Vitamin K deficiency bleeding in cholestatic infants with Alpha-1-Antitrypsin deficiency

Peter M van Hasselt ^1*, Karin Kok ², Adriane D M Vorselaars ¹, Lotte van Vlerken ¹, Ed Nieuwenhuys ³, Tom J de Koning ¹, Richard A de Vries ⁴ and Roderick H J Houwen MD PhD¹

¹ Department of Pediatrics, Wilhelmina Children's Hospital, University Medical Center Utrecht, Netherlands
² Division of Gastroenterology and Hepatology, Radboud University Medical Center Nijmegen, Netherlands
³ Department of Immunochemistry, Sanquin Diagnostics, Amsterdam, Netherlands
⁴ Department of Gastroenterology and Hepatology, Rijnstate Hospital, Arnhem, Netherlands

^* To whom correspondence should be addressed. E-mail: p.vanhasselt{at}umcutrecht.nl.

Accepted 19 April 2009

Abstract

Objective: Exclusively breast-fed infants with unrecognized cholestatic jaundice are at high risk of a vitamin K deficiency (VKD) bleeding. It is presently unknown whether (the size of) this risk depends on the degree of cholestasis. Since alpha-1-antitrypsin deficiency (A1ATD) induces a variable degree of cholestasis, we assessed the risk of VKD bleeding in infants with cholestatic jaundice due to A1ATD.

Patients and methods: Infants with a ZZ or SZ phenotype born in the Netherlands between January 1991 and December 2006 were identified from the databases of the 5 Dutch diagnostic centres for alpha-1-antitrypsin phenotyping and/or genotyping. We determined the risk of VKD bleeding upon diagnosis of A1ATD in breastfed and formula-fed infants and searched for correlations between serum levels of conjugated bilirubin and the risk of bleeding.

Results: A total of 40 infants with A1ATD were studied. VKD bleeding was noted in 15/20 (75%) of breast-fed infants, compared with 0/20 of formula-fed infants with A1ATD. The relative risk for VKD bleeding in breast-fed versus formula-fed infants was at least 15.8 (95% confidence interval 2.3 to 108). Conjugated bilirubin levels at diagnosis did not correlate with the risk of VKD bleeding.

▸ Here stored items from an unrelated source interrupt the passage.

## src/core/ipfm_pkg.sv

```systemverilog
// Package: register map, field layouts, reset values and timing for the position monitor
package ipfm_pkg;
  // ****************************************************************
  // Register offsets (byte addresses)
  // ****************************************************************
  localparam logic [7:0] OFF_WINDOW   = 8'h00;
  localparam logic [7:0] OFF_DWELL    = 8'h04;
  localparam logic [7:0] OFF_FAULT    = 8'h08;
  localparam logic [7:0] OFF_INHIBIT  = 8'h0C;
  localparam logic [7:0] OFF_LOCK     = 8'h10;
  localparam logic [7:0] OFF_MOTLIM   = 8'h14;
  localparam logic [7:0] OFF_IDLECUR  = 8'h18;
  localparam logic [7:0] OFF_IDLEDLY  = 8'h1C;
  localparam logic [7:0] OFF_CTRL     = 8'h20;
  localparam logic [7:0] OFF_STATUS   = 8'h24;
  localparam logic [7:0] OFF_IRQSTAT  = 8'h28;
  localparam logic [7:0] OFF_IRQMASK  = 8'h2C;
  localparam logic [7:0] OFF_POSERR   = 8'h30;

  // ****************************************************************
  // Limits and reset values
  // ****************************************************************
  localparam logic [14:0] WINDOW_MAX    = 15'h7FFF;
  localparam logic [14:0] DWELL_MAX     = 15'h7530;
  localparam logic [14:0] DWELL_RST     = 15'h000A;
  localparam logic [14:0] FAULT_MIN     = 15'h0001;
  localparam logic [14:0] FAULT_RST     = 15'h7FFF;
  localparam logic [6:0]  TORQUE_MAX    = 7'h64;
  localparam logic [1:0]  INHIBIT_RST   = 2'h3;
  localparam logic [1:0]  INH_CLOSED    = 2'h1;
  localparam logic [1:0]  INH_OPEN      = 2'h2;
  localparam logic [3:0]  MODE_STEPDIR  = 4'h7;
  localparam logic [14:0] WINDOW_RST    = 15'h000A;
  localparam logic [14:0] MOTLIM_RST    = 15'h000A;
  localparam logic [15:0] IDLECUR_RST   = 16'h0000;
  localparam logic [15:0] IDLEDLY_RST   = 16'h0032;

  // ****************************************************************
  // Control / status bit positions
  // ****************************************************************
  localparam int CTRL_STEPPER = 0;
  localparam int CTRL_ALTTICK = 1;
  localparam int CTRL_MODE_LO = 4;
  localparam int IRQ_INPOS    = 0;
  localparam int IRQ_FAULT    = 1;
  localparam int IRQ_NVSAVE   = 2;
  localparam int IRQ_BITS     = 3;

  // ****************************************************************
  // Tick timing: control cycle in ns and the derived count
  // ****************************************************************
  localparam int CLK_NS       = 5;
  localparam int TICK_NS      = 200000;
  localparam int TICK_ALT_NS  = 250000;
  localparam int TICK_CYC     = TICK_NS / CLK_NS;
  localparam int TICK_ALT_CYC = TICK_ALT_NS / CLK_NS;

  // Non-volatile save request travelling out of the block
  typedef struct packed {
    logic        req;
    logic [15:0] data;
  } ipfm_nv_t;
endpackage

```

## src/core/ipfm_top.sv

```systemverilog
// Position supervision block: in-position dwell, fault, motion output, inhibit, idle current
// Notes on behaviour
// - In position only after error stays inside window for full dwell time.
// - Dwell counted in control ticks of 200 us, or 250 us alternate.
// - Dwell setting read/write, range 0 to 30000, default 10 ticks.
// - In-position window is a static count limit, host settable and readable.
// - Servo: fault raised when following error reaches limit 1 to 32767.
// - Stepper: setting is stall torque 0 to 100, used after save and repower; torque in use is always 127, taken from the register's reset value.
// - Inhibit selector 1 closed, 2 open, 3 general input; default 3.
// - Inhibit acts only on pulse position command in step-direction mode 7.
// - Panel lock 0 allows front panel edits, 1 refuses; default 0.
// - Servo: motion output held during move until error within limit.
// - In-position status bit uses the same positioning-limit criterion.
// - Stepper: idle current only after delay since last step.
// - Idle current write updates level and commits to storage at once.
// - Window accepts limits 0 to 32767 counts.
`timescale 1ns/10ps
`default_nettype none
module ipfm_top #(
  parameter int TICK_CYCLES     = ipfm_pkg::TICK_CYC,     // Normal tick length
  parameter int TICK_ALT_CYCLES = ipfm_pkg::TICK_ALT_CYC  // Alternate tick length
) (
  input  wire logic        sys_clk,        // 200 MHz clock
  input  wire logic        rst_b,          // Async reset, active low
  input  wire logic        psel,           // APB select
  input  wire logic        penable,        // APB enable
  input  wire logic        pwrite,         // APB direction
  input  wire logic [7:0]  paddr,          // APB byte address
  input  wire logic [31:0] pwdata,         // APB write data
  output logic      [31:0] prdata,         // APB read data
  output logic             pready,         // APB ready
  output logic             pslverr,        // APB error
  input  wire logic [15:0] posError,       // Signed following error, same clock
  input  wire logic        moving,         // Move in progress, same clock
  input  wire logic        stepPulse,      // Step issued, same clock
  input  wire logic        pulseCmdIn,     // Pulse position command in, same clock
  input  wire logic        inhibitInput,   // Inhibit pin, asynchronous
  input  wire logic        panelWrReq,     // Front panel edit request
  output logic             panelWrAllow,   // Panel edit granted
  output logic             pulseCmdOut,    // Gated pulse command
  output logic             inPosition,     // Dwell-qualified in-position flag
  output logic             motionOut,      // Motion output
  output logic             positionFault,  // Position fault error
  output logic             idleActive,     // Phase current at idle level
  output logic      [15:0] idleCurrent,    // Active idle level
  output logic      [6:0]  stallTorque,    // Stall torque in use (after repower)
  output var ipfm_pkg::ipfm_nv_t nvSave,   // Non-volatile commit request
  output logic             irq             // Level interrupt
);

  // ****************************************************************
  // Registers
  // ****************************************************************
  // Settings: a refused write leaves these untouched
  logic [14:0] windowQ, dwellQ, faultQ, motLimQ;
  logic [1:0]  inhibitQ;
  logic        lockQ;
  logic [15:0] idleCurQ, idleDlyQ;
  logic [7:0]  ctrlQ;
  localparam int IPFM_B = ipfm_pkg::IRQ_BITS;
  logic [IPFM_B-1:0] irqStatQ, irqMaskQ;
  // Stall torque in use and the flag that it has been loaded
  logic [6:0]  torqueNvQ;
  logic        torqueLoaded;
  // Inhibit pin synchroniser, two stages
  logic [1:0]  inhSync;
  // Tick divider: 18 bits hold the longer 250 us tick at 200 MHz
  logic [17:0] tickCntQ;
  // Dwell count stops one past the setting, so 15 bits still suffice
  logic [14:0] dwellCntQ;
  // Idle count stops one past the setting, hence one bit wider
  logic [16:0] idleCntQ;
  // Internal copies of status, read back through the status word
  logic        inPosQ, nearQ, faultQ_s;

  // ****************************************************************
  // Bus decode
  // ****************************************************************
  // Writes land at the access edge only; a read is sampled at setup so
  // the registered data stands through the single access cycle
  wire         wrEn   = psel & penable & pwrite;
  wire         rdPh   = psel & ~penable & ~pwrite;
  wire         hit    = (paddr <= ipfm_pkg::OFF_POSERR) && (paddr[1:0] == 2'h0);
  wire         wrWin  = wrEn && paddr == ipfm_pkg::OFF_WINDOW;
  wire         wrDwl  = wrEn && paddr == ipfm_pkg::OFF_DWELL;
  wire         wrFlt  = wrEn && paddr == ipfm_pkg::OFF_FAULT;
  wire         wrInh  = wrEn && paddr == ipfm_pkg::OFF_INHIBIT;
  wire         wrLck  = wrEn && paddr == ipfm_pkg::OFF_LOCK;
  wire         wrMlm  = wrEn && paddr == ipfm_pkg::OFF_MOTLIM;
  wire         wrIcr  = wrEn && paddr == ipfm_pkg::OFF_IDLECUR;
  wire         wrIdl  = wrEn && paddr == ipfm_pkg::OFF_IDLEDLY;
  wire         wrCtl  = wrEn && paddr == ipfm_pkg::OFF_CTRL;
  wire         wrIst  = wrEn && paddr == ipfm_pkg::OFF_IRQSTAT;
  wire         wrMsk  = wrEn && paddr == ipfm_pkg::OFF_IRQMASK;
  // Variant and control mode come from the control register
  wire         stepper = ctrlQ[ipfm_pkg::CTRL_STEPPER];
  wire  [3:0]  ctlMode = ctrlQ[ipfm_pkg::CTRL_MODE_LO +: 4];

  // Out-of-range values are refused: the register keeps its old value
  // Refusing instead of clamping keeps a bad host value from quietly
  // becoming a different limit than the host believes it wrote
  // Unmapped places raise the error flag; read-only ones drop the write
  // dwell range
  wire dwlOk = pwdata[31:15] == 17'h0 && pwdata[14:0] <= ipfm_pkg::DWELL_MAX;
  wire winOk = pwdata[31:15] == 17'h0;
  // One register serves both variants: the stepper bit picks the range
  // fault limit range, torque range on stepper
  wire fltOk = pwdata[31:15] == 17'h0 && (stepper ?
               pwdata[14:0] <= {8'h00, ipfm_pkg::TORQUE_MAX} :
               pwdata[14:0] >= ipfm_pkg::FAULT_MIN);
  wire inhOk = pwdata[31:2] == 30'h0 && pwdata[1:0] != 2'h0;
  wire lckOk = pwdata[31:1] == 31'h0;
  wire mlmOk = pwdata[31:15] == 17'h0;

  // Read mux
  // Unmapped offsets read as zero; the error flag tells the host why
  logic [31:0] rdMux;
  always_comb begin
    case (paddr)
      ipfm_pkg::OFF_WINDOW:  rdMux = {17'h0, windowQ};
      ipfm_pkg::OFF_DWELL:   rdMux = {17'h0, dwellQ};
      ipfm_pkg::OFF_FAULT:   rdMux = {17'h0, faultQ};
      ipfm_pkg::OFF_INHIBIT: rdMux = {30'h0, inhibitQ};
      ipfm_pkg::OFF_LOCK:    rdMux = {31'h0, lockQ};
      ipfm_pkg::OFF_MOTLIM:  rdMux = {17'h0, motLimQ};
      ipfm_pkg::OFF_IDLECUR: rdMux = {16'h0, idleCurQ};
      ipfm_pkg::OFF_IDLEDLY: rdMux = {16'h0, idleDlyQ};
      ipfm_pkg::OFF_CTRL:    rdMux = {24'h0, ctrlQ};
      // Status word: idle, fault, near limit, in position, inhibit pin
      ipfm_pkg::OFF_STATUS:  rdMux = {27'h0, idleActive, faultQ_s, nearQ, inPosQ, inhSync[1]};
      ipfm_pkg::OFF_IRQSTAT: rdMux = {29'h0, irqStatQ};
      ipfm_pkg::OFF_IRQMASK: rdMux = {29'h0, irqMaskQ};
      ipfm_pkg::OFF_POSERR:  rdMux = {16'h0, posError};
      default:               rdMux = 32'h0;
    endcase
  end

  // Bus answer: pready one cycle after setup, so every access has one wait-free access phase
  // Ready depends only on the setup cycle, so no address decode sits in its path
  // The error flag is formed in that same setup cycle from the decoded address
  // Read data is latched at setup and so reflects the state one cycle early
  always_ff @(posedge sys_clk or negedge rst_b) begin
    if (!rst_b) begin
      prdata  <= 32'h0;
      pready  <= 1'b0;
      pslverr <= 1'b0;
    end else begin
      prdata  <= rdPh ? rdMux : prdata;
      pready  <= psel & ~penable;
      pslverr <= psel & ~penable & ~hit;
    end
  end

  // Settings registers
  // Defaults other than lock, control and mask come from the package so software and logic agree
  // Each setting has its own write strobe; all but idle level, idle delay, control and mask have a range check
  always_ff @(posedge sys_clk or negedge rst_b) begin
    if (!rst_b) begin
      windowQ  <= ipfm_pkg::WINDOW_RST;
      dwellQ   <= ipfm_pkg::DWELL_RST;
      faultQ   <= ipfm_pkg::FAULT_RST;
      inhibitQ <= ipfm_pkg::INHIBIT_RST;
      lockQ    <= 1'b0;
      motLimQ  <= ipfm_pkg::MOTLIM_RST;
      idleCurQ <= ipfm_pkg::IDLECUR_RST;
      idleDlyQ <= ipfm_pkg::IDLEDLY_RST;
      ctrlQ    <= 8'h00;
      irqMaskQ <= 3'h0;
    end else begin
      if (wrWin && winOk) windowQ <= pwdata[14:0];
      if (wrDwl && dwlOk) dwellQ <= pwdata[14:0];
      // fault limit, shared with the stepper torque setting
      if (wrFlt && fltOk) faultQ <= pwdata[14:0];
      if (wrInh && inhOk) inhibitQ <= pwdata[1:0];
      if (wrLck && lckOk) lockQ <= pwdata[0];
      if (wrMlm && mlmOk) motLimQ <= pwdata[14:0];
      // idle level takes effect at once
      if (wrIcr) idleCurQ <= pwdata[15:0];
      if (wrIdl) idleDlyQ <= pwdata[15:0];
      if (wrCtl) ctrlQ <= pwdata[7:0];
      if (wrMsk) irqMaskQ <= pwdata[2:0];
    end
  end

  // ****************************************************************
  // Position supervision
  // ****************************************************************
  // The error magnitude is taken once and shared by all three compares;
  // the most negative error maps to 32768, which trips every limit
  wire [15:0] absErr  = posError[15] ? 16'(-posError) : posError;
  // Window and limit compares include the end point: equal counts as inside
  wire        inWin   = absErr <= {1'b0, windowQ};
  wire        inLim   = absErr <= {1'b0, motLimQ};
  // fault only on servo; on a stepper the register holds torque
  wire        fltHit  = ~stepper && absErr >= {1'b0, faultQ};
  // tick length picks the 200 us or 250 us control cycle
  wire [17:0] tickLen = ctrlQ[ipfm_pkg::CTRL_ALTTICK] ? 18'(TICK_ALT_CYCLES - 1)
                                                      : 18'(TICK_CYCLES - 1);
  wire        tick    = tickCntQ >= tickLen;
  // the free-running tick makes the first counted tick partial, so one
  // extra tick is counted and the dwell is never short; zero needs none
  wire        dwellDone = (dwellQ == 15'h0) || (dwellCntQ > dwellQ);

  // control tick divider
  // Counting to length minus one gives exactly that many cycles per tick
  always_ff @(posedge sys_clk or negedge rst_b) begin
    if (!rst_b) tickCntQ <= 18'h0;
    else        tickCntQ <= tick ? 18'h0 : tickCntQ + 18'h1;
  end

  // Dwell counter and in-position flag
  always_ff @(posedge sys_clk or negedge rst_b) begin
    if (!rst_b) begin
      dwellCntQ <= 15'h0;
      inPosQ    <= 1'b0;
    end else begin
      if (!inWin) dwellCntQ <= 15'h0;
      else if (tick && !dwellDone) dwellCntQ <= dwellCntQ + 15'h1;
      inPosQ <= inWin && dwellDone;
    end
  end

  // Motion output, fault and limit-based in-position
  // Motion output drops once the error is inside the limit, even mid-move
  always_ff @(posedge sys_clk or negedge rst_b) begin
    if (!rst_b) begin
      nearQ     <= 1'b0;
      faultQ_s  <= 1'b0;
      motionOut <= 1'b0;
    end else begin
      // same limit criterion as motion output
      nearQ     <= inLim;
      faultQ_s  <= fltHit;
      // held active in a move until within limit
      motionOut <= moving & ~inLim;
    end
  end

  // ****************************************************************
  // Inhibit, panel, idle current, stall torque
  // ****************************************************************
  // Pin is asynchronous: two-flop sync, only the second stage is read
  // A pin pulse shorter than a clock may be missed; the pin is a level
  always_ff @(posedge sys_clk or negedge rst_b) begin
    if (!rst_b) inhSync <= 2'h0;
    else        inhSync <= {inhSync[0], inhibitInput};
  end

  // closed / open selection
  // Code 3 matches neither compare, leaving the pin free for general use
  wire inhAct = (inhibitQ == ipfm_pkg::INH_CLOSED &&  inhSync[1]) ||
                (inhibitQ == ipfm_pkg::INH_OPEN   && ~inhSync[1]);
  // only in step-direction mode
  // Outside the step-direction mode the pin never touches the pulse path
  wire blockPulse = inhAct && ctlMode == ipfm_pkg::MODE_STEPDIR;

  // Idle delay counter restarts on each step; stepper only
  // A move in progress counts as stepping even between pulses
  // one extra tick is counted, as for the dwell, so the delay is never short
  wire idleDone = (idleDlyQ == 16'h0) || (idleCntQ > {1'b0, idleDlyQ});
  always_ff @(posedge sys_clk or negedge rst_b) begin
    if (!rst_b) begin
      idleCntQ   <= 17'h0;
      idleActive <= 1'b0;
    end else begin
      if (stepPulse || moving) idleCntQ <= 17'h0;
      else if (tick && !idleDone) idleCntQ <= idleCntQ + 17'h1;
      idleActive <= stepper && !stepPulse && !moving && idleDone;
    end
  end

  // Stall torque sampled once after reset release, standing in for repower
  // The shared register is read at the first edge out of reset; later
  // writes change the register but not the torque in use
  always_ff @(posedge sys_clk or negedge rst_b) begin
    if (!rst_b) begin
      torqueLoaded <= 1'b0;
      torqueNvQ    <= 7'h0;
    end else if (!torqueLoaded) begin
      torqueLoaded <= 1'b1;
      torqueNvQ    <= faultQ[6:0];
    end
  end

  // Outputs and NV commit
  // Every output is a flop: the one-cycle lag buys clean output timing
  always_ff @(posedge sys_clk or negedge rst_b) begin
    if (!rst_b) begin
      pulseCmdOut  <= 1'b0;
      panelWrAllow <= 1'b0;
      idleCurrent  <= ipfm_pkg::IDLECUR_RST;
      nvSave       <= '0;
      inPosition   <= 1'b0;
      positionFault <= 1'b0;
      stallTorque  <= 7'h0;
    end else begin
      pulseCmdOut   <= pulseCmdIn & ~blockPulse;
      panelWrAllow  <= panelWrReq & ~lockQ;
      idleCurrent   <= idleCurQ;
      nvSave.req    <= wrIcr;
      // Data follows the bus every cycle; only the cycle with req set counts
      nvSave.data   <= pwdata[15:0];
      inPosition    <= inPosQ;
      positionFault <= faultQ_s;
      stallTorque   <= torqueNvQ;
    end
  end

  // ****************************************************************
  // Interrupts: set wins over write-one-to-clear
  // ****************************************************************
  wire [2:0] irqEv   = {nvSave.req, fltHit & ~faultQ_s, inWin & dwellDone & ~inPosQ};
  wire [2:0] irqClr  = wrIst ? pwdata[2:0] : 3'h0;
  // Status and output share one next value, so the line follows a clear
  // in the very cycle that it lands; a mask write shows one cycle later
  wire [2:0] irqNext = (irqStatQ & ~irqClr) | irqEv;
  always_ff @(posedge sys_clk or negedge rst_b) begin
    if (!rst_b) begin
      irqStatQ <= 3'h0;
      irq      <= 1'b0;
    end else begin
      irqStatQ <= irqNext;
      irq      <= |(irqNext & irqMaskQ);
    end
  end

endmodule
`default_nettype wire

```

Conclusions: The risk of VKD bleeding in breast-fed infants with A1ATD was high and did not correlate with serum level of conjugated bilirubin at diagnosis. A similar absolute risk was previously reported in breast-fed infants with biliary atresia under the same prophylactic regimen. This confirms that - without adequate prophylaxis - the risk of VKD bleeding is uniformly high in exclusively breast-fed infants with cholestatic jaundice, irrespective of underlying etiology.